Check every line below for the word "global" and copy each one that has it.
****************
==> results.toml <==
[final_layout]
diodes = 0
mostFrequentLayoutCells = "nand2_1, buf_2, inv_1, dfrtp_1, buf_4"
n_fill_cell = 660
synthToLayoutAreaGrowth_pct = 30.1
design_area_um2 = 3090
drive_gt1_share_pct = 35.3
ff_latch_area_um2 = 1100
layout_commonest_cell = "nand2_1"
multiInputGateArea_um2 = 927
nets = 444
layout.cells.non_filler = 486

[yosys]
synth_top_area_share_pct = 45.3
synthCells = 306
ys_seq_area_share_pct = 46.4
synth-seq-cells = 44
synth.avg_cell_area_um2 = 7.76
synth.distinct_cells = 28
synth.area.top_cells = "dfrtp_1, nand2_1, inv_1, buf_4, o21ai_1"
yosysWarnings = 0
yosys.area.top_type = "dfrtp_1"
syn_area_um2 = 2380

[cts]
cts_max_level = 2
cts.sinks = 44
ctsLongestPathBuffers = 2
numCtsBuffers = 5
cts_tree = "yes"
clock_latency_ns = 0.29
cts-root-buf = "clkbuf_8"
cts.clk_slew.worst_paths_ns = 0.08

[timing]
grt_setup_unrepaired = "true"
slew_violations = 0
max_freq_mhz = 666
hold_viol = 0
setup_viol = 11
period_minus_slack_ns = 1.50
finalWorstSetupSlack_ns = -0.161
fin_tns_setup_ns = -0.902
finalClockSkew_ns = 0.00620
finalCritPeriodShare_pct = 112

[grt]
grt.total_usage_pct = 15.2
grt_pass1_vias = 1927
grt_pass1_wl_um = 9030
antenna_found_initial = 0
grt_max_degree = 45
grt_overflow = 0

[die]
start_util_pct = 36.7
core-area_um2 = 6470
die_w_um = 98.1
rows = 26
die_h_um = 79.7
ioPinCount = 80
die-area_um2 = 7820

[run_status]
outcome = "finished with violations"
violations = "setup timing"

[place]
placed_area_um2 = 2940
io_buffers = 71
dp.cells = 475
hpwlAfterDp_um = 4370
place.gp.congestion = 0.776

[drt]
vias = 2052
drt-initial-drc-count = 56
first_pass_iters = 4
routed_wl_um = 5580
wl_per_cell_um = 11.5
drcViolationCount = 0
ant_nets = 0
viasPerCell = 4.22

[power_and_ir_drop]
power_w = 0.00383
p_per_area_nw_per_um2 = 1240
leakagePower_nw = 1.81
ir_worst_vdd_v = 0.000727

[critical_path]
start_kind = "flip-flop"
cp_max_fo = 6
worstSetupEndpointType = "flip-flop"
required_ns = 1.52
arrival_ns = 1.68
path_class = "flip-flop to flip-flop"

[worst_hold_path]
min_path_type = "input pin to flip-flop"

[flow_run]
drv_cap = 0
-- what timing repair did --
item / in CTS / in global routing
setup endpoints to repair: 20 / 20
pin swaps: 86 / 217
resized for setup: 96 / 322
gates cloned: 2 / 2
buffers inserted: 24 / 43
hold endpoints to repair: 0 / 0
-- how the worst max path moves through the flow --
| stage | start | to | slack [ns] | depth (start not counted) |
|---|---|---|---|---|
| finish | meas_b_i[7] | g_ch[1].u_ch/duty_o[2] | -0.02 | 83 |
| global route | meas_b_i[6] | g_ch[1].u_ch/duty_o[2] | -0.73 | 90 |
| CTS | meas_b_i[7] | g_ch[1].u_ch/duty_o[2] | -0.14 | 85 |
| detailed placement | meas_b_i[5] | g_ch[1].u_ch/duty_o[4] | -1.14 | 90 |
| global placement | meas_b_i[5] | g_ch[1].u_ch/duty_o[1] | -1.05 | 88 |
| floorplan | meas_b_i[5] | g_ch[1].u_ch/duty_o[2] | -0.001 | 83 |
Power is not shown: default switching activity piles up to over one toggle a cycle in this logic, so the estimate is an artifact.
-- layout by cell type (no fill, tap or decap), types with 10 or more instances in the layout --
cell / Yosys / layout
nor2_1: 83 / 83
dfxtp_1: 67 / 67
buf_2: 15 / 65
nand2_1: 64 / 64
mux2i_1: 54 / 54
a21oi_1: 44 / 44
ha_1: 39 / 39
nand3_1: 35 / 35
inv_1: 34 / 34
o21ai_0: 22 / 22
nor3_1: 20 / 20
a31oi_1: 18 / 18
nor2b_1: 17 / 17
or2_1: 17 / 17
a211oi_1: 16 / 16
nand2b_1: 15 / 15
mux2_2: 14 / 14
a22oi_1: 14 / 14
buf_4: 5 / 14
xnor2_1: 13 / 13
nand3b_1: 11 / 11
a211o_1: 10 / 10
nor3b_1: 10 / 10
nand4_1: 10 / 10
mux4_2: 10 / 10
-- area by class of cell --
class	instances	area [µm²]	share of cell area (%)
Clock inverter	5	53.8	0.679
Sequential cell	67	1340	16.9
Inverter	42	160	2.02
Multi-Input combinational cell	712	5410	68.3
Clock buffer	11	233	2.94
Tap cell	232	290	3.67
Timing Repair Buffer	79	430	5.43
### src/logic/asrcs_servo.sv
`timescale 1ns/1ns
module asrcs_servo (
   input wire logic clk_i,
   input wire logic rst_i,
   input wire logic in_edge_i,
   input wire logic out_edge_i,
   input wire logic resettle_i,
   output asrcs_pkg::asrcs_servo_st_t st_o,
   output asrcs_pkg::asrcs_servo_ev_t ev_o,
   output logic [asrcs_pkg::CNT_W-1:0] per_in_o,
   output logic [asrcs_pkg::CNT_W-1:0] per_out_o
);
   localparam int CW = asrcs_pkg::CNT_W;
   localparam int PW = asrcs_pkg::PH_W;
   logic [CW-1:0] cnt_in_q, cnt_out_q;
   logic [CW:0] rem_q;
   logic [PW-1:0] quo_q, est_q;
   // A rate term lets the loop follow a steady frame ratio other than one without a standing phase error.
   logic signed [PW-1:0] vel_q;
   logic [4:0] div_cnt_q;
   logic busy_q, done_q, locked_q;
   logic [3:0] good_q;
   asrcs_pkg::asrcs_mode_t mode_q;

   function automatic logic far(input logic [CW-1:0] a, input logic [CW-1:0] b);
      far = ((a > b) ? a - b : b - a) > asrcs_pkg::RATE_TOL;
   endfunction

   wire logic [CW-1:0] in_len = cnt_in_q + 16'h0001;
   wire logic [CW-1:0] out_len = cnt_out_q + 16'h0001;
   wire logic rate_chg = (in_edge_i && far(in_len, per_in_o)) || (out_edge_i && far(out_len, per_out_o));
   wire logic go_fast = rate_chg || resettle_i;
   wire logic start = out_edge_i && !busy_q && (per_in_o != '0);
   wire logic [CW:0] rem2 = {rem_q[CW-1:0], 1'b0};
   wire logic ge = rem2 >= {1'b0, per_in_o};
   wire logic signed [PW-1:0] err = $signed(quo_q - est_q);
   wire logic [PW-1:0] mag = err[PW-1] ? PW'(-err) : PW'(err);
   wire logic signed [PW-1:0] corr = (mode_q == asrcs_pkg::SV_FAST) ? err >>> asrcs_pkg::FAST_SHIFT
                                                                    : err >>> asrcs_pkg::SLOW_SHIFT;
   wire logic good = mag < asrcs_pkg::FAST_EXIT_LSB;
   wire logic go_slow = done_q && !go_fast && mode_q == asrcs_pkg::SV_FAST && good
                        && good_q == asrcs_pkg::FAST_GOOD_CNT - 4'h1;
   wire logic lock_nx = done_q && mode_q == asrcs_pkg::SV_SLOW && !go_fast && mag <= asrcs_pkg::LOCK_TOL_LSB;

   always_ff @(posedge clk_i or posedge rst_i) begin
      if (rst_i) begin
         cnt_in_q <= '0;
         cnt_out_q <= '0;
         per_in_o <= '0;
         per_out_o <= '0;
      end else begin
         cnt_in_q <= in_edge_i ? '0 : in_len;
         cnt_out_q <= out_edge_i ? '0 : out_len;
         if (in_edge_i) per_in_o <= in_len;
         if (out_edge_i) per_out_o <= out_len;
      end
   end

   // Offset since the last input frame divided by the input period gives the 2^20 phase.
   always_ff @(posedge clk_i or posedge rst_i) begin
      if (rst_i) begin
         rem_q <= '0;
         quo_q <= '0;
         div_cnt_q <= '0;
         busy_q <= 1'b0;
         done_q <= 1'b0;
      end else begin
         done_q <= busy_q && div_cnt_q == 5'(PW - 1);
         if (start) begin
            rem_q <= {1'b0, cnt_in_q};
            quo_q <= '0;
            div_cnt_q <= '0;
            busy_q <= 1'b1;
         end else if (busy_q) begin
            rem_q <= ge ? rem2 - {1'b0, per_in_o} : rem2;
            quo_q <= {quo_q[PW-2:0], ge};
            div_cnt_q <= div_cnt_q + 5'h01;
            busy_q <= div_cnt_q != 5'(PW - 1);
         end
      end
   end

   always_ff @(posedge clk_i or posedge rst_i) begin
      if (rst_i) begin
         mode_q <= asrcs_pkg::SV_FAST;
         est_q <= '0;
         vel_q <= '0;
         good_q <= '0;
         locked_q <= 1'b0;
      end else begin
         if (done_q) est_q <= est_q + PW'(vel_q) + PW'(corr);
         // Fast mode relearns the frame ratio from zero; slow mode only trims the phase.
         if (go_fast) vel_q <= '0;
         else if (done_q && mode_q == asrcs_pkg::SV_FAST) vel_q <= vel_q + (err >>> asrcs_pkg::RATE_SHIFT);
         if (go_fast) mode_q <= asrcs_pkg::SV_FAST;
         else if (go_slow) mode_q <= asrcs_pkg::SV_SLOW;
         if (go_fast) good_q <= '0;
         else if (done_q) good_q <= good ? good_q + 4'h1 : '0;
         if (go_fast) locked_q <= 1'b0;
         else if (done_q) locked_q <= lock_nx;
      end
   end

   assign st_o = '{mode: mode_q, locked: locked_q, phase: est_q};
   assign ev_o = '{rate_chg: rate_chg, lock_rise: lock_nx && !locked_q, enter_slow: go_slow,
                   enter_fast: go_fast && mode_q == asrcs_pkg::SV_SLOW};
endmodule // asrcs_servo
****************
### Exercise response
item / in CTS / in global routing
| global route | meas_b_i[6] | g_ch[1].u_ch/duty_o[2] | -0.73 | 90 |
| global placement | meas_b_i[5] | g_ch[1].u_ch/duty_o[1] | -1.05 | 88 |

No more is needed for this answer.